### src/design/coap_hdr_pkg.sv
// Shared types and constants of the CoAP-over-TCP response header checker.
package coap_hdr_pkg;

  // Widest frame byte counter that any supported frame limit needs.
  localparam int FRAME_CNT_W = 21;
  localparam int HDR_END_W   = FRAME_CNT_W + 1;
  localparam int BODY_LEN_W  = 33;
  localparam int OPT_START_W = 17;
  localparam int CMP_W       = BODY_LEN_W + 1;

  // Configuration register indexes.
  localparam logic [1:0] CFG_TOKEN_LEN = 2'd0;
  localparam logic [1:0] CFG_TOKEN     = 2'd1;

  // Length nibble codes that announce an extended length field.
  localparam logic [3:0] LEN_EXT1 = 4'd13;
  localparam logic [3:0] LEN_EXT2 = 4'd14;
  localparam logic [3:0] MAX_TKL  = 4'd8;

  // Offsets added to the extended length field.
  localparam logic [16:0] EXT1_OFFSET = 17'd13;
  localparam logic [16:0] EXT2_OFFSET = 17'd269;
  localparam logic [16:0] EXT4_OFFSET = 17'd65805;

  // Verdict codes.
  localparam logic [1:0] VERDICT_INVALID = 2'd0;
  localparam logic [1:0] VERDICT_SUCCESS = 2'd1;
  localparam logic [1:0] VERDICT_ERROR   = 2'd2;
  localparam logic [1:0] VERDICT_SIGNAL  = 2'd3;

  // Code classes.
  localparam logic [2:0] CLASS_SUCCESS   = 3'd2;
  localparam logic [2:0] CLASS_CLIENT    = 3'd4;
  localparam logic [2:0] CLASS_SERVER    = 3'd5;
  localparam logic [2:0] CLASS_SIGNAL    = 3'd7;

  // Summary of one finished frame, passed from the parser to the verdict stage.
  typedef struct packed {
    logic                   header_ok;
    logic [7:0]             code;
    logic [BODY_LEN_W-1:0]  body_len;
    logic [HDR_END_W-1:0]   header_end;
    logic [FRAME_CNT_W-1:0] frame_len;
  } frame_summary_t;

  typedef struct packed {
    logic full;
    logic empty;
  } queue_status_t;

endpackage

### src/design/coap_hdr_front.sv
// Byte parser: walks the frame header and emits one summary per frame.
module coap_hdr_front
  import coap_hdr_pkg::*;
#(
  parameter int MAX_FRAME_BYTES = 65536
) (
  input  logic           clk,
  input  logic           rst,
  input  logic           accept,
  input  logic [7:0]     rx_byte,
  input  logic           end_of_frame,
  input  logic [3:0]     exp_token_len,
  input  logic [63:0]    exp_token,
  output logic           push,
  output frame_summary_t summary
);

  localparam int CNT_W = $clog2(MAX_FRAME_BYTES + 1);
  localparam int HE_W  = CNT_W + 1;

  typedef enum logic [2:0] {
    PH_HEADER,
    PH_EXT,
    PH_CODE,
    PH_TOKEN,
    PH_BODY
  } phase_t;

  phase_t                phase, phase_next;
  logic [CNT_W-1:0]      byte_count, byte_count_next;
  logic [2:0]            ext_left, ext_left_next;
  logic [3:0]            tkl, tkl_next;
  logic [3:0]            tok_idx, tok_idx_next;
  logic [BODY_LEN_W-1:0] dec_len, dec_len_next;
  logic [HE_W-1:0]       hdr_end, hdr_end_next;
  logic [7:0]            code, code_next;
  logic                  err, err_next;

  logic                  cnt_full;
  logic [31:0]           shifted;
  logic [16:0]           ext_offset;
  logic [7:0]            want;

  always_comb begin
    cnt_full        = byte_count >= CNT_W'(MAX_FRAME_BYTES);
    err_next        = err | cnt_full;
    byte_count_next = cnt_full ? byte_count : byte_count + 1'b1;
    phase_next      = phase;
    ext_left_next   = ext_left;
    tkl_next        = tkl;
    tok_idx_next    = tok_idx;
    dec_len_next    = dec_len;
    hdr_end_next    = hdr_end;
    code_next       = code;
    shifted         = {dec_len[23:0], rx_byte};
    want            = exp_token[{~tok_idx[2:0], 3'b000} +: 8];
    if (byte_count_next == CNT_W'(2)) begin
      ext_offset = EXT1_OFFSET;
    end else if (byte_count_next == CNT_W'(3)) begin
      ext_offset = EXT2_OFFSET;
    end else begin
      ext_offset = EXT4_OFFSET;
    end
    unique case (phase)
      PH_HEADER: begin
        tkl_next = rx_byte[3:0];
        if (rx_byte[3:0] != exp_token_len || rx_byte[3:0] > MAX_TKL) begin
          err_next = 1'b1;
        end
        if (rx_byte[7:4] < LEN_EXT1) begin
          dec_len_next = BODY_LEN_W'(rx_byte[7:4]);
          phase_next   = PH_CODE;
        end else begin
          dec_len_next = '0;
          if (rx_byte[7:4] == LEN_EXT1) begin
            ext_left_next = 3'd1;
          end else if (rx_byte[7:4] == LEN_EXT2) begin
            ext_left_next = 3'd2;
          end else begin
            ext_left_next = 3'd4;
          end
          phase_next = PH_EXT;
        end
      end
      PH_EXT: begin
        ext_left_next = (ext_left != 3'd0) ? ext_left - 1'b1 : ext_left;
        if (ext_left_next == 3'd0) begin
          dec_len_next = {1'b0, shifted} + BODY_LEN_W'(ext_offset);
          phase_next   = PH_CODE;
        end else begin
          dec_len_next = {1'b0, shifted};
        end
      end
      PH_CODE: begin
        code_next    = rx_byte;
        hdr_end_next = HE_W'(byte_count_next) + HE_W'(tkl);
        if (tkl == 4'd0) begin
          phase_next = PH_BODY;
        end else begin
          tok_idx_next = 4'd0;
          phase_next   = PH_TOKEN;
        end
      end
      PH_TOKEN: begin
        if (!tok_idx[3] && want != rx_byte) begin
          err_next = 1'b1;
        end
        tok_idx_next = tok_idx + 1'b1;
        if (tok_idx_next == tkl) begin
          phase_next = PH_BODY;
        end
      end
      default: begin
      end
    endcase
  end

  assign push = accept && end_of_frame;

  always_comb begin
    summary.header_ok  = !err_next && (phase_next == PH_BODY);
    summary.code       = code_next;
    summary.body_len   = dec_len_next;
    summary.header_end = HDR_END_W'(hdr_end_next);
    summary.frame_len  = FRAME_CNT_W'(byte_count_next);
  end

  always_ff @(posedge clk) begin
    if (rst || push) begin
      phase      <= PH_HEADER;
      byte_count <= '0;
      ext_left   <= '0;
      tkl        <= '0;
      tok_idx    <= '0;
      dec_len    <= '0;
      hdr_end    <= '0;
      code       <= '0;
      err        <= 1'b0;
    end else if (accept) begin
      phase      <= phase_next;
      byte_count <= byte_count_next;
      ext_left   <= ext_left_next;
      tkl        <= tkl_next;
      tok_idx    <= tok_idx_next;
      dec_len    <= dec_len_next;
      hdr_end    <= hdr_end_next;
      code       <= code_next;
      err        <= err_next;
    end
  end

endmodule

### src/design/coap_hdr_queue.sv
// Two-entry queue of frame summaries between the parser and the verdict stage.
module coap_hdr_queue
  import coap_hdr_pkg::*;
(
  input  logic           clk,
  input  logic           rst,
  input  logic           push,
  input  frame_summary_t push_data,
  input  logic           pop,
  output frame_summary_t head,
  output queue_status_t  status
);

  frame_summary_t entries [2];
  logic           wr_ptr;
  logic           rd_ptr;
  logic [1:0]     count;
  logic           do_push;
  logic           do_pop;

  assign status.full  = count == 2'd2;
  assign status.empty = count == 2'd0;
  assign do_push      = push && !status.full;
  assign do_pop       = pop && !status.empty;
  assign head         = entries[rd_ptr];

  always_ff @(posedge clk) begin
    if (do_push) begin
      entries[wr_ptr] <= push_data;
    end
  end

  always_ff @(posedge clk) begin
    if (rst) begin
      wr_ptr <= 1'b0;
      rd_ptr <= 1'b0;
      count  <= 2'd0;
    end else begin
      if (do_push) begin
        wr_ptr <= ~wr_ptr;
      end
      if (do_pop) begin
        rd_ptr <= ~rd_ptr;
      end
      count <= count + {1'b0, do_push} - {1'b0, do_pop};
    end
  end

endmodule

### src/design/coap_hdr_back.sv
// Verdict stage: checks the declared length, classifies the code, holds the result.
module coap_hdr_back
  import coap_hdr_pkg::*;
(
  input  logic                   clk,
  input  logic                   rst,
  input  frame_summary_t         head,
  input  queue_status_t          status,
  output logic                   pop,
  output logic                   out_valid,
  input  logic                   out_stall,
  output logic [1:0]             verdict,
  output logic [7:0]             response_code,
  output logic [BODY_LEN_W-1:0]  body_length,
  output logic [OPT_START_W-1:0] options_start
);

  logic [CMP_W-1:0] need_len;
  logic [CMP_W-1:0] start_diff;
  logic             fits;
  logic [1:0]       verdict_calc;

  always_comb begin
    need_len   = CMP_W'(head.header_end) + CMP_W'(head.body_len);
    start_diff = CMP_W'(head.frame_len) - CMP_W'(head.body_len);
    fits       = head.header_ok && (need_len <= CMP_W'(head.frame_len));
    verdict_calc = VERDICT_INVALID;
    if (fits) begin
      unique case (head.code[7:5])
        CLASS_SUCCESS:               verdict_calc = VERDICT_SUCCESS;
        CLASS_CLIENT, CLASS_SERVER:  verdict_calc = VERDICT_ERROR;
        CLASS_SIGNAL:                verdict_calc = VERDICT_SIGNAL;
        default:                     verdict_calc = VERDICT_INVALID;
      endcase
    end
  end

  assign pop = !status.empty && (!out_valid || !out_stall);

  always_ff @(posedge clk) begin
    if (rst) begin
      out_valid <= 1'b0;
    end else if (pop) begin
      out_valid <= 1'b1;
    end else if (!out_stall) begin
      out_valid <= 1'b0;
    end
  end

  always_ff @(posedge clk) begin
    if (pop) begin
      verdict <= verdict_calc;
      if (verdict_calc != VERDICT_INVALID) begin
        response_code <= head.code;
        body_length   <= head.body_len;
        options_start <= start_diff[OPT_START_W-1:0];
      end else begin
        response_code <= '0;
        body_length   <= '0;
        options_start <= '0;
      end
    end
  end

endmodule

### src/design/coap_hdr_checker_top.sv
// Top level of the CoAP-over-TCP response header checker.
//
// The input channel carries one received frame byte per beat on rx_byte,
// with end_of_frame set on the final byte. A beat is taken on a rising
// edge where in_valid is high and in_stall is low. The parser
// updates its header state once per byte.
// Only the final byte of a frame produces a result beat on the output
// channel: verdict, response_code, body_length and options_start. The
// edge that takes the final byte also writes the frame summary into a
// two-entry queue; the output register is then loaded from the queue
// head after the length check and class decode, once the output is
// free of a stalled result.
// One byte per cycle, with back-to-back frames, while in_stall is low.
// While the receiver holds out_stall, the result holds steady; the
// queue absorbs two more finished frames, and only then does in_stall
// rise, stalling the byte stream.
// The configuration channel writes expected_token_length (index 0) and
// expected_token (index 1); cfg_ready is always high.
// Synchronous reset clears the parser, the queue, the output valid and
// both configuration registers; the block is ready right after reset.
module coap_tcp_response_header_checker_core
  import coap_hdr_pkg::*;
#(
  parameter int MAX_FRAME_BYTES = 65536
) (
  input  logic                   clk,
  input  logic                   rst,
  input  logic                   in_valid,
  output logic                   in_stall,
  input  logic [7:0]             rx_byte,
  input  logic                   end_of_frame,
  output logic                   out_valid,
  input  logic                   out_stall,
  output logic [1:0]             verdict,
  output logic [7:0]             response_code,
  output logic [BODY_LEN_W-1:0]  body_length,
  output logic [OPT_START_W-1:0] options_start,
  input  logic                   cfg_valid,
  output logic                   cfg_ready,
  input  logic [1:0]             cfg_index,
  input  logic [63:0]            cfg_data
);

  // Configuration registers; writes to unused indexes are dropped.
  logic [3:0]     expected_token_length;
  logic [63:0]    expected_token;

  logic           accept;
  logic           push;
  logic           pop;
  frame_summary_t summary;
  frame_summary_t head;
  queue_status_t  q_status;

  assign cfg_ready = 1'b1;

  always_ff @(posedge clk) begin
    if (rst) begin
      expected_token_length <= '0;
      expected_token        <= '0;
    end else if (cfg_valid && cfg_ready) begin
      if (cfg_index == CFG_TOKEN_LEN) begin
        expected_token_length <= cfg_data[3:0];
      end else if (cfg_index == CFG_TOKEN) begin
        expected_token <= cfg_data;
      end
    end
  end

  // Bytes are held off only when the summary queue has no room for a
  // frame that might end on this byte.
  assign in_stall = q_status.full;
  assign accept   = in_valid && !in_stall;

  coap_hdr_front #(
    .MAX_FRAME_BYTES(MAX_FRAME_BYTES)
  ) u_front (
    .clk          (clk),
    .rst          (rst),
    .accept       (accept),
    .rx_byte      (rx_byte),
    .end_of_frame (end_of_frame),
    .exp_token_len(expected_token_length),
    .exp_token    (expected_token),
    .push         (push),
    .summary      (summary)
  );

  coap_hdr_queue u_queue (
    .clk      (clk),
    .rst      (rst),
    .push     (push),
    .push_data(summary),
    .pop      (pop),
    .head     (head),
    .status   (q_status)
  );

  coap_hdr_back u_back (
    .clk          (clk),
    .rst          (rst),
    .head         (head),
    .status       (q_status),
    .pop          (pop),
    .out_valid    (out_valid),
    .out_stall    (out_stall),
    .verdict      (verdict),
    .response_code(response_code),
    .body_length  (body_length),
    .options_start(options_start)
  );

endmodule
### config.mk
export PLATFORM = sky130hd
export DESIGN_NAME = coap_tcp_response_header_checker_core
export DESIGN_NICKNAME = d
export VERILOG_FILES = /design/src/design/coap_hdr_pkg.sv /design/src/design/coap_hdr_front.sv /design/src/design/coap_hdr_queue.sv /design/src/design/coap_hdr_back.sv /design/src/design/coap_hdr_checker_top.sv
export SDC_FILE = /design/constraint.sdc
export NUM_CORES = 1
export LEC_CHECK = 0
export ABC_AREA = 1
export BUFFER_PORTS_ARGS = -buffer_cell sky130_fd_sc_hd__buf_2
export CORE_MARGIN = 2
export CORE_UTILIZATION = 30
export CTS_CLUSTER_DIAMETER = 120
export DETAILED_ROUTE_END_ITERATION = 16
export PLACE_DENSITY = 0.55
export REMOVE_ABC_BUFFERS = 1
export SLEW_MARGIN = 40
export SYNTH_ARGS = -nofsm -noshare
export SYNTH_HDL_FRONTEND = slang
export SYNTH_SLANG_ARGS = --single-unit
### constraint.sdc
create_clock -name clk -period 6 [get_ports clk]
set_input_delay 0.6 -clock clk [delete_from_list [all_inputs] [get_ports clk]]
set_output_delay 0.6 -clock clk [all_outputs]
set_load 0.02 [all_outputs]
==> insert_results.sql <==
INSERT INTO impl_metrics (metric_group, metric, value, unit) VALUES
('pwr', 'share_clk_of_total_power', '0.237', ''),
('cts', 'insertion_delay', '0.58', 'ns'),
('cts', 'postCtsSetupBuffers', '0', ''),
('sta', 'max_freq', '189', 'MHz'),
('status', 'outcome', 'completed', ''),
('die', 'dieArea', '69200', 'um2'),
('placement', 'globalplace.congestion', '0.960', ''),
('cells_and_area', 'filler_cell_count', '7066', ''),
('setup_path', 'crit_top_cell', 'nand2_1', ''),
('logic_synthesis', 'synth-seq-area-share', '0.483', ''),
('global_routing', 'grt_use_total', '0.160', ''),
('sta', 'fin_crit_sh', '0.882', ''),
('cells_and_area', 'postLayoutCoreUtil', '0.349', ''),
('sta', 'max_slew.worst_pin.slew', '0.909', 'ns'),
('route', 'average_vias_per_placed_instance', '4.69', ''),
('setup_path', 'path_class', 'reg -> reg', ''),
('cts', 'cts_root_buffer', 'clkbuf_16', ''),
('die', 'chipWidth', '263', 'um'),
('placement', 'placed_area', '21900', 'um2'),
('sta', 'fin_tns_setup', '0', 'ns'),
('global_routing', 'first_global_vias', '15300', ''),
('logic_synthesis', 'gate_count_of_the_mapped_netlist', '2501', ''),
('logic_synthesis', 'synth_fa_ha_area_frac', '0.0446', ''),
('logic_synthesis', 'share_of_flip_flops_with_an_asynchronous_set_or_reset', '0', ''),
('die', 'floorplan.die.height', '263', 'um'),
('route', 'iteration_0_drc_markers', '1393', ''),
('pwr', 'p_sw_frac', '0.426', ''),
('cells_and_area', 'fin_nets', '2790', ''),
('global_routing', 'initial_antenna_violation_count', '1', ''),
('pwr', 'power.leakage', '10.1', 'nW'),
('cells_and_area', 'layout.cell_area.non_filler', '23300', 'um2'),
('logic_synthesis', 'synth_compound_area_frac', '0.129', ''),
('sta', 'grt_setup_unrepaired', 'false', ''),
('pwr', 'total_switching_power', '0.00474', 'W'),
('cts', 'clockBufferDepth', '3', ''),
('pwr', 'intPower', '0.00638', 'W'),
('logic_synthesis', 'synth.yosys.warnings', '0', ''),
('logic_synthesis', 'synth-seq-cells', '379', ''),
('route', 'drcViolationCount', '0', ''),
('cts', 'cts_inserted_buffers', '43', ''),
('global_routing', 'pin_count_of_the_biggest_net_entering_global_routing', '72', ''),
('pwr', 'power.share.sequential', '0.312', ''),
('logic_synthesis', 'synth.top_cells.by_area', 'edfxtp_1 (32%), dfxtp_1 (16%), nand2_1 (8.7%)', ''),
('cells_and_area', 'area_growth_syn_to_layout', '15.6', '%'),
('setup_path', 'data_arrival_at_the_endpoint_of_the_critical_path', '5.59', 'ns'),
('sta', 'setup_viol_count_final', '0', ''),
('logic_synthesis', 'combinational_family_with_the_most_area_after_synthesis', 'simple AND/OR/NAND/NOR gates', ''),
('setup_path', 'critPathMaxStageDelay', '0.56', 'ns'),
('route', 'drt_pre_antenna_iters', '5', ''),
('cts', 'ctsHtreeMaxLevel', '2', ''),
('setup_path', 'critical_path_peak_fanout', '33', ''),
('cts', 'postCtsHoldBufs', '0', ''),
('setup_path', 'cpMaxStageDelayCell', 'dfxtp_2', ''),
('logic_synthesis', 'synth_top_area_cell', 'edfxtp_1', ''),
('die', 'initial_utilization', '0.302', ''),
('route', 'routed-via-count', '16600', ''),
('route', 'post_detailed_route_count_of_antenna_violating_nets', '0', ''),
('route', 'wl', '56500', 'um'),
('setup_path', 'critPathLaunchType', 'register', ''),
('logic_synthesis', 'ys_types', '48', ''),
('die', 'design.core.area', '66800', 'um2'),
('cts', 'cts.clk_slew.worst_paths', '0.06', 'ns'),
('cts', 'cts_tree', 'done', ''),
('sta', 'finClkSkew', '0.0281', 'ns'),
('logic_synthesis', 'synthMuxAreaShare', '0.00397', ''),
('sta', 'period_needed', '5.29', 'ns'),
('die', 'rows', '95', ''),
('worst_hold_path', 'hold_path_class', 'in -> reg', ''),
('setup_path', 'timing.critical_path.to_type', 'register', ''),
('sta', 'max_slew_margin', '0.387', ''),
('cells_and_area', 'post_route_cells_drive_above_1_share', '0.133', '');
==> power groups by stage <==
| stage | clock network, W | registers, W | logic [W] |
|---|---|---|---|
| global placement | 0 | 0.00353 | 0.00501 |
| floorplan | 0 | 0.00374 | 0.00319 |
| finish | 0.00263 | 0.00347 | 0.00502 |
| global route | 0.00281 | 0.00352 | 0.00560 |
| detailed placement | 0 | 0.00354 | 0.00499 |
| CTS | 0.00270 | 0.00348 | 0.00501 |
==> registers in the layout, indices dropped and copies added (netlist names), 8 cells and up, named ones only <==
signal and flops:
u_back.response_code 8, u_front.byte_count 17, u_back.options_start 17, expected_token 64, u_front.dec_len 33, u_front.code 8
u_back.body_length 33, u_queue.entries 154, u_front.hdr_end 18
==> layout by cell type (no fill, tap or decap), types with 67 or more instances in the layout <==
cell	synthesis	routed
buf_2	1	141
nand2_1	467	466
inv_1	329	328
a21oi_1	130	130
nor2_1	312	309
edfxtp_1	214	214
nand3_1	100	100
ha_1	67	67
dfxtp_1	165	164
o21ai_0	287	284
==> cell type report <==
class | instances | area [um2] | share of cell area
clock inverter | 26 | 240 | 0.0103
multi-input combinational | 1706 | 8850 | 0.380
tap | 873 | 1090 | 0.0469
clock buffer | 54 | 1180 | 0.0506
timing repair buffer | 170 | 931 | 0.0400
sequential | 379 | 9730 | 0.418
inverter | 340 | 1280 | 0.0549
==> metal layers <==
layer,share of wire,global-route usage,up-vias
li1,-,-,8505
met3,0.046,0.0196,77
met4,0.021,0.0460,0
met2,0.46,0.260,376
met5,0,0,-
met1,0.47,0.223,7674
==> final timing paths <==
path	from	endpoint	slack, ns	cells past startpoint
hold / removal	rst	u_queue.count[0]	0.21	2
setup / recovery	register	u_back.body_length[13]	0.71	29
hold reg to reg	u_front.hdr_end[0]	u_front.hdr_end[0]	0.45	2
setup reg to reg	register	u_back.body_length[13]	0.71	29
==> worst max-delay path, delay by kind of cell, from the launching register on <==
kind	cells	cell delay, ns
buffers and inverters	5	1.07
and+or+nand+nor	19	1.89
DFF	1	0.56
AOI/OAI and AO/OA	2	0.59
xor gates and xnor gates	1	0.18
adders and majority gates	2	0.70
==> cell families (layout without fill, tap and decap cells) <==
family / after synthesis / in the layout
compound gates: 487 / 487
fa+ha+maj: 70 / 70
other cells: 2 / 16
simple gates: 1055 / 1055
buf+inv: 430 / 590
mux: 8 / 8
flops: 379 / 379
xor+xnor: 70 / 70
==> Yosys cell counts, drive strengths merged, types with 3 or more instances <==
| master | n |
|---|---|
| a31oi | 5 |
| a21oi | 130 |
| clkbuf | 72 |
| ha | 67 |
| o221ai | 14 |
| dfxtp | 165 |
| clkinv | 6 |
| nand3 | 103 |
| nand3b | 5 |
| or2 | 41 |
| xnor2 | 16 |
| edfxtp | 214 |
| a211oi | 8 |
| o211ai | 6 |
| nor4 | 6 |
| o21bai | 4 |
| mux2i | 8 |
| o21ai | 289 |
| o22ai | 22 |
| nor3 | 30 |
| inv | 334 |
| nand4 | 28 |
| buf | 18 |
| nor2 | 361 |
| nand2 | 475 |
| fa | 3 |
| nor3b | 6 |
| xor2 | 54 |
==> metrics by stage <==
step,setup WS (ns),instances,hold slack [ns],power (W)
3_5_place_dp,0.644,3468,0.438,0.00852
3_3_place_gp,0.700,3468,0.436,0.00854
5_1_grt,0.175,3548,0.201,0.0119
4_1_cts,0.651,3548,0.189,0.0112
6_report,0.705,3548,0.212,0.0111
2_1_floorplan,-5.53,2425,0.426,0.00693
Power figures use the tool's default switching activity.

________

**INSTRUCTIONS TO FOLLOW**
Search the listing for the word "placement", and copy every line in which it is found.

**WRITTEN REPLY**
('placement', 'globalplace.congestion', '0.960', ''),
('placement', 'placed_area', '21900', 'um2'),
| global placement | 0 | 0.00353 | 0.00501 |
| detailed placement | 0 | 0.00354 | 0.00499 |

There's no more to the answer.